Another way to improve is greedily: find the letter in the list that is the worst, then swap it with the best available word.
But I have no idea what’ll work well, so let’s try each combination of initial conditions (random choice, NATO, most dissimilar) and optimizing with (random search, greedy swap).
Results
Matching the NATO alphabet’s constraints:
I’ll limit the number of phonemes and syllables to match the NATO alphabet, and hang onto 100 words per letter (and the NATO words). How do the results look?
- The NATO alphabet is a good starting point. Farthest-start is better. Random start is bad because it has no thought behind it.
- The optimization works! In each case, the optimizer does better than the initial data. Random search works decently, but the greedy search does better.
- The best result was farthest-start with the greedy optimization
- Minimum word distance of 21 is pretty great, compared to the NATO value of 8.9.

Limiting syllables
So we can optimize for more dissimilar words, but what about more restricted cases? Like fixing the number of syllables? For these weird cases, if the filter removes all the words for a letter, I’ll use the NATO word for that one.
- I’m surprised that the optimized one-syllable word list is “better” than the original NATO alphabet.
- The syllabically-limited cases aren’t as optimal as the earlier result, but still decent.
- Oddly, the 2-syllable case is the best of these.
| Constraint | NATO original | 1 syllable | 2 syllables | 3 syllables | 4 syllables | NATO-like |
|---|---|---|---|---|---|---|
| Min Distance | 8.9 | 10.5 | 18.5 | 17.875 | 13.375 | 21.5 |
| Mean Distance | 24.9 | 22.7531 | 33.6208 | 37.6246 | 48.0515 | 34.9742 |
| A | alpha | act | anger | advantage | acknowledgement | abruptly |
| B | bravo | blind | breakdown | beautifully | bureaucratic | behind |
| C | charlie | change | cambridge | concerto | carbohydrate | closely |
| D | delta | dry | doorway | digestion | disappointment | drink |
| E | echo | ear | earthquake | erosion | eternally | east |
| F | foxtrot | french | foxtrot | factual | formulation | foxtrot |
| G | golf | glimpse | goldsmith | genuine | genuinely | genuine |
| H | hotel | her | household | hopelessly | hierarchical | heroic |
| I | india | inch | instinct | influence | indigestion | instinct |
| J | juliet | joke | judgement | journalist | jurisdiction | justify |
| K | kilo | kick | kibbutz | kilogram | kilo | kilogram |
| L | lima | lounge | livestock | likelihood | legislative | loyalty |
| M | mike | march | mainstream | murderer | menstruation | mixture |
| N | november | noon | network | nostalgia | negligible | nitrogen |
| O | oscar | ounce | opera | observer | objectively | orthodox |
| P | papa | plump | pleasure | picturesque | perimeter | power |
| Q | quebec | queue | quantum | quotation | questionable | quantity |
| R | romeo | realm | restraint | regiment | reconstruction | romeo |
| S | sierra | strength | shakespeare | scientist | subsequently | spirit |
| T | tango | twelve | transport | treasurer | triumphantly | temple |
| U | uniform | urge | unkind | unbroken | unemployment | uniform |
| V | victor | valve | viewpoint | volcano | vocational | volcano |
| W | whiskey | warmth | wildlife | warrior | wonderfully | wildlife |
| X | x-ray | x-ray | x-ray | x-ray | x-ray | x-ray |
| Y | yankee | york | yorkshire | yesterday | yankee | youngest |
| Z | zulu | zoo | zulu | zimbabwe | zulu | zimbabwe |
The worst spelling alphabet
What if I try to make the worst spelling alphabet? That’d have the words that are the easiest to confuse. In this case, I optimized for the lowest average distance between words.

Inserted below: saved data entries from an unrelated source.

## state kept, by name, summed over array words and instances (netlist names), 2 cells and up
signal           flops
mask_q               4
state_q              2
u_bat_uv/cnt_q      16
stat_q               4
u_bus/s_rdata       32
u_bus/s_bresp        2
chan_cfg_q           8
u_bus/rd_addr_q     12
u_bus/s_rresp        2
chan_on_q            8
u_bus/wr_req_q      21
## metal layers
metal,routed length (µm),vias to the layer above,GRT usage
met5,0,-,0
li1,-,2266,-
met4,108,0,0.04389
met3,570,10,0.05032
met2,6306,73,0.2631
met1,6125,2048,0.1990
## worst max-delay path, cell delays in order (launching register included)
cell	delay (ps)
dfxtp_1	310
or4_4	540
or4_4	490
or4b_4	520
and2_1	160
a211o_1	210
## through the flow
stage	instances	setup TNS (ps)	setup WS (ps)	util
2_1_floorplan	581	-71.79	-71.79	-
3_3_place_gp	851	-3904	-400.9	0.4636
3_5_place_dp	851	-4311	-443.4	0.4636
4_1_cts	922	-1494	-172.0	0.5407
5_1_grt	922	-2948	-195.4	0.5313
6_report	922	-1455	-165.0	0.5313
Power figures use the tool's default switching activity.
--- src/pkg/msad_pkg.sv ---
// Purpose: constants and types for the memory address space decoder
// Assumes: 24-bit program space, 16-bit byte data space
// Notes: one number, one name
package msad_pkg;
   localparam int PA_W = 24;
   localparam int PC_W = 23;
   localparam int EA_W = 16;
   localparam int DW_W = 16;
   localparam logic [22:0] PC_RESET = 23'h000000;
   localparam logic [22:0] PC_STEP = 23'h000002;
   localparam logic [23:0] USER_TOP = 24'h7fffff;
   localparam logic [23:0] VEC_TOP = 24'h000200;
   localparam logic [23:0] VEC_GOTO = 24'h000000;
   localparam logic [23:0] VEC_START = 24'h000002;
   localparam logic [23:0] IVT_PRI_LO = 24'h000004;
   localparam logic [23:0] IVT_PRI_HI = 24'h0000ff;
   localparam logic [23:0] IVT_ALT_LO = 24'h000100;
   localparam logic [23:0] IVT_ALT_HI = 24'h0001ff;
   // last implemented user flash word; plain default
   localparam logic [23:0] FLASH_TOP = 24'h0157fe;
   localparam logic [23:0] CFG_LO = 24'hf80000;
   localparam logic [23:0] CFG_HI = 24'hf8ffff;
   localparam logic [23:0] IDENT_LO = 24'hff0000;
   localparam logic [23:0] IDENT_HI = 24'hffffff;
   localparam int TPAGE_HI_BIT = 7;
   localparam logic [7:0] TPAGE_RESET = 8'h00;
   localparam int EA_PSV_BIT = 15;
   // 30 kbytes of implemented data memory
   localparam logic [15:0] DATA_TOP = 16'h77ff;
   localparam logic [15:0] DW_RESET = 16'h0000;
   localparam logic [23:0] PW_RESET = 24'h000000;

   typedef enum logic [4:0] {
      PR_USER = 5'h01,
      PR_VECT = 5'h02,
      PR_CFG = 5'h04,
      PR_IDENT = 5'h08,
      PR_UNIMP = 5'h10
   } msad_region_type;
endpackage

Here’s a matrix showing how similar each word is to each other one, for a mean distance of 9.7. That’s much, much worse than the useful cases above.

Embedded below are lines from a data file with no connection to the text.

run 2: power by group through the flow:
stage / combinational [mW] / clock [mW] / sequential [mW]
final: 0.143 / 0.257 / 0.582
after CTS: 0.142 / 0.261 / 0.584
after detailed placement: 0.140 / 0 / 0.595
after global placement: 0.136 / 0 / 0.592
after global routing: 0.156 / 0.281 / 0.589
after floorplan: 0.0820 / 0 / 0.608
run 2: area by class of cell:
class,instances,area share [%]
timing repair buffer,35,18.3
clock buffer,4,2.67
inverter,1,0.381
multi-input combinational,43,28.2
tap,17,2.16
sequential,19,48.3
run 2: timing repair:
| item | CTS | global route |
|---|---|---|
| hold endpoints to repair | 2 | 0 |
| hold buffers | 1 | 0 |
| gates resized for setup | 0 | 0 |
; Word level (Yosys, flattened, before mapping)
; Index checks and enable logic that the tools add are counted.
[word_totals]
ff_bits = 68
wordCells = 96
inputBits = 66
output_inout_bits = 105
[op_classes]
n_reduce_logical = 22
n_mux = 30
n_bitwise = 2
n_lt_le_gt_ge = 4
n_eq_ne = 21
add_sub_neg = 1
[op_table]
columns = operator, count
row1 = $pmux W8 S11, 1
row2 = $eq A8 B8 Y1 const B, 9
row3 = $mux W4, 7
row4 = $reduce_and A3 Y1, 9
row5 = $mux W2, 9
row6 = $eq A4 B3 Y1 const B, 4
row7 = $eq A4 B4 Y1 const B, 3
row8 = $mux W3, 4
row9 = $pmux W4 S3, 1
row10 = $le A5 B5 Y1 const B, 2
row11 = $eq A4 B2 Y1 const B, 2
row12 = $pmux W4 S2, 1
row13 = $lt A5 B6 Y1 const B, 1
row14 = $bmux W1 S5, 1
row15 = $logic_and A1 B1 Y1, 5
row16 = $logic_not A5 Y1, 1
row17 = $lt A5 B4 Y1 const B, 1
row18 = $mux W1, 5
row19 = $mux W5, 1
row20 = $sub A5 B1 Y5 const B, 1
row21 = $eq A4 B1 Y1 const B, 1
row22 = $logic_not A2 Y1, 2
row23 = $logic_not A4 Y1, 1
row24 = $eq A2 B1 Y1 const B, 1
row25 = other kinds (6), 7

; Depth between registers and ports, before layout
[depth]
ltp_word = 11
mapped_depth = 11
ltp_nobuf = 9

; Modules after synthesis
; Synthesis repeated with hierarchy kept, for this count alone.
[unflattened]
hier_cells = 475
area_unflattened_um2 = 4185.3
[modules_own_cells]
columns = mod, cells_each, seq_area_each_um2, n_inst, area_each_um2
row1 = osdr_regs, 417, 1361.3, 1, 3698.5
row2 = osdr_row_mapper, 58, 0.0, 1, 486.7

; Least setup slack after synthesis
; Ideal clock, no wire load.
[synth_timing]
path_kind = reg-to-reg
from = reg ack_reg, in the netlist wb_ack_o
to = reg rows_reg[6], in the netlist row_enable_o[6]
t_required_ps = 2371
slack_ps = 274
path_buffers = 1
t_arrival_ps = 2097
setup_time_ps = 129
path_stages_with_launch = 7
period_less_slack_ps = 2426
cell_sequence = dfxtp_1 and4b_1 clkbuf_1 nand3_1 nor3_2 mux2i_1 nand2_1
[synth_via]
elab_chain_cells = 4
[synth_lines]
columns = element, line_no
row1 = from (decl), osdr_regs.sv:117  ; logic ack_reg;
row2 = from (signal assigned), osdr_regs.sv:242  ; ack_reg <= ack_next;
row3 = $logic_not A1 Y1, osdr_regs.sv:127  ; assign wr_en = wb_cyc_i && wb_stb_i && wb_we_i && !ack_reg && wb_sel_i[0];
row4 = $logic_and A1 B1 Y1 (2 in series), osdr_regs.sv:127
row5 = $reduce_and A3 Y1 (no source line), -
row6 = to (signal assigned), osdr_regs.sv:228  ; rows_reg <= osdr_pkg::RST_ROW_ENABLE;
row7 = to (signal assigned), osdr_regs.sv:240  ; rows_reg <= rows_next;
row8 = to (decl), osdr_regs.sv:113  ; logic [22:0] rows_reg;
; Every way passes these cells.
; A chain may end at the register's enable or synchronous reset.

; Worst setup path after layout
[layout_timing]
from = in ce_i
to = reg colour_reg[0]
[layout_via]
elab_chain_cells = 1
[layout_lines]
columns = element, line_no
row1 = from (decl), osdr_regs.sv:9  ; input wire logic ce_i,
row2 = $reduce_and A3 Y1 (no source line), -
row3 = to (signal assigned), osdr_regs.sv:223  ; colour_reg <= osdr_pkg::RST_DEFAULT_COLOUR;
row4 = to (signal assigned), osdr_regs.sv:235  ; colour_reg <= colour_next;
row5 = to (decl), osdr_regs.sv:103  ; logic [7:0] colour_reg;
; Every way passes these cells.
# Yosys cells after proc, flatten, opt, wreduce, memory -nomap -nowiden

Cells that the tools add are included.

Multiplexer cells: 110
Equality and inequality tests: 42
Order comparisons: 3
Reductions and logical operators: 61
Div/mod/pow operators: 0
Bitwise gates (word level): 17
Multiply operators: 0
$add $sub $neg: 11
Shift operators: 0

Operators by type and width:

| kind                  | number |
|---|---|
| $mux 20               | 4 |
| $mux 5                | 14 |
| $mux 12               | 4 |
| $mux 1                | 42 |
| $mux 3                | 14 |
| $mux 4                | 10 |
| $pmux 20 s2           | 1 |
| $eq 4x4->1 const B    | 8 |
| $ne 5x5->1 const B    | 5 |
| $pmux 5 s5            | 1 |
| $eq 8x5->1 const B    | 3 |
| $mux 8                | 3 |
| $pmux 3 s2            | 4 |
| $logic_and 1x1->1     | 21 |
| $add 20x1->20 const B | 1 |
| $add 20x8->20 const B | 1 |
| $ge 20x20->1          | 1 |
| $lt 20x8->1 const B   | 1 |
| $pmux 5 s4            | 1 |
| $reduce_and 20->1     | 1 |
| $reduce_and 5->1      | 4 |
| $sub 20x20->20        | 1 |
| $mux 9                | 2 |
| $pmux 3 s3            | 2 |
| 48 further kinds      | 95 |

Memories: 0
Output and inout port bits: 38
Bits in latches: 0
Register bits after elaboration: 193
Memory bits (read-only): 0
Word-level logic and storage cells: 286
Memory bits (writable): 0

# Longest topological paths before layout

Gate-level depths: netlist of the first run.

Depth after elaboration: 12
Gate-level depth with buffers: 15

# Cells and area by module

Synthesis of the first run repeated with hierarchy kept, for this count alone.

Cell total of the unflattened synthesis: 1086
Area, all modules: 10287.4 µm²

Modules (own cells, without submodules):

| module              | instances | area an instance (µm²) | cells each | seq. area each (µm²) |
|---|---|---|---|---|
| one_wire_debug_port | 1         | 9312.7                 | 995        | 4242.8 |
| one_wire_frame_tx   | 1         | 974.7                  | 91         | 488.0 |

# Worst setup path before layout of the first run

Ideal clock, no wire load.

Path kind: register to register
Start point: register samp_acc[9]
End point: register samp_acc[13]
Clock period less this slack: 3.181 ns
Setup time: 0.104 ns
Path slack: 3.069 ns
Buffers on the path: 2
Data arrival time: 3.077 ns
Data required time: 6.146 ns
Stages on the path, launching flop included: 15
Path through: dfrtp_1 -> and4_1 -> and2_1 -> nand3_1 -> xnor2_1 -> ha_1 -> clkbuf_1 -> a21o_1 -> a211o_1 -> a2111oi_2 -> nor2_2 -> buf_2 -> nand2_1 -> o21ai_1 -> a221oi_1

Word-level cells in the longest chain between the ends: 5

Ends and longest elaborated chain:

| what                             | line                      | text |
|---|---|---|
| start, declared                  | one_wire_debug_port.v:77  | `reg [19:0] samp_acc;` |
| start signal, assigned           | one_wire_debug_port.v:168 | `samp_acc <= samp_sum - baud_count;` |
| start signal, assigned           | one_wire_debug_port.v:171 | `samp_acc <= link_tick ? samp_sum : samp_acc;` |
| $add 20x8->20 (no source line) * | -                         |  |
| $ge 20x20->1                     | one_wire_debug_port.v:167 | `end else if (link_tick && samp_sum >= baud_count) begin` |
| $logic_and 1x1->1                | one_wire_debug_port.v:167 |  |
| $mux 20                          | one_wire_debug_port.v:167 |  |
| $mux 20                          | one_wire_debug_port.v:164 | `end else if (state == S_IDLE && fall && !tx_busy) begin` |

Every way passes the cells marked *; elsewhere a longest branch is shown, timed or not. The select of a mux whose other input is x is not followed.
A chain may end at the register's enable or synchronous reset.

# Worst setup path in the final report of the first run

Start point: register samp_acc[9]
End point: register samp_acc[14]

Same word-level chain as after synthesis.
### config.mk
export PLATFORM = sky130hd
export DESIGN_NAME = nd_host
export DESIGN_NICKNAME = d
export VERILOG_FILES = /design/src/nd_pkg.sv /design/src/nd_idmem.sv /design/src/nd_host.sv
export VERILOG_INCLUDE_DIRS = /design/src /design/src/src
export SDC_FILE = /design/constraint.sdc
export NUM_CORES = 1
export LEC_CHECK = 0
export BUFFER_PORTS_ARGS = -buffer_cell sky130_fd_sc_hd__buf_2
export CORE_MARGIN = 5
export CORE_UTILIZATION = 55
export CTS_BUF_LIST = sky130_fd_sc_hd__clkbuf_16
export DETAILED_ROUTE_END_ITERATION = 10
export GPL_ROUTABILITY_DRIVEN = 0
export PLACE_DENSITY_LB_ADDON = 0.25
export SYNTH_ARGS = -nofsm -noshare
export SYNTH_HDL_FRONTEND = slang
export SYNTH_SLANG_ARGS = --single-unit
### constraint.sdc
create_clock -name pclk -period 4.9 [get_ports pclk]
set_clock_uncertainty 0.1 [all_clocks]
set_input_delay 0 -clock pclk [delete_from_list [all_inputs] [get_ports pclk]]
set_output_delay 0 -clock pclk [all_outputs]
set_load 0.01 [all_outputs]
--- config.mk ---
export PLATFORM = sky130hd
export DESIGN_NAME = lcd_cursor_overlay_control
export DESIGN_NICKNAME = d
export VERILOG_FILES = /design/src/cursor_address_stepper.v /design/src/lcd_cursor_overlay_control.v
export VERILOG_INCLUDE_DIRS = /design/src /design/src/shared
export SDC_FILE = /design/constraint.sdc
export NUM_CORES = 1
export LEC_CHECK = 0
export BUFFER_PORTS_ARGS = -buffer_cell sky130_fd_sc_hd__buf_2
export CORE_ASPECT_RATIO = 0.5
export CORE_UTILIZATION = 25
export CTS_BUF_LIST = sky130_fd_sc_hd__clkbuf_8
export CTS_CLUSTER_SIZE = 12
export DETAILED_ROUTE_END_ITERATION = 10
export PLACE_DENSITY_LB_ADDON = 0.15
export SLEW_MARGIN = 10
export SYNTH_ARGS = -nofsm -noshare
export SYNTH_HDL_FRONTEND = slang
export SYNTH_HIERARCHICAL = 1
export SYNTH_SLANG_ARGS = --single-unit
--- constraint.sdc ---
create_clock -name ref_clk -period 10.9 [get_ports ref_clk]
set_input_delay 3.27 -clock ref_clk [delete_from_list [all_inputs] [get_ports ref_clk]]
set_output_delay 3.27 -clock ref_clk [all_outputs]
set_load 0.05 [all_outputs]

For example, it has “tight / sight /night”. Also “bait / date /gate / hate”. Overall, just a terrible list of words. If you want to really be useless at spelling, use these.
Conclusion
Personally, I like the two-syllable word list. It feels more resistant to errors than the single-syllable list, and feels less silly than the broadly-optimized list.
It’s fun to optimize for silly things.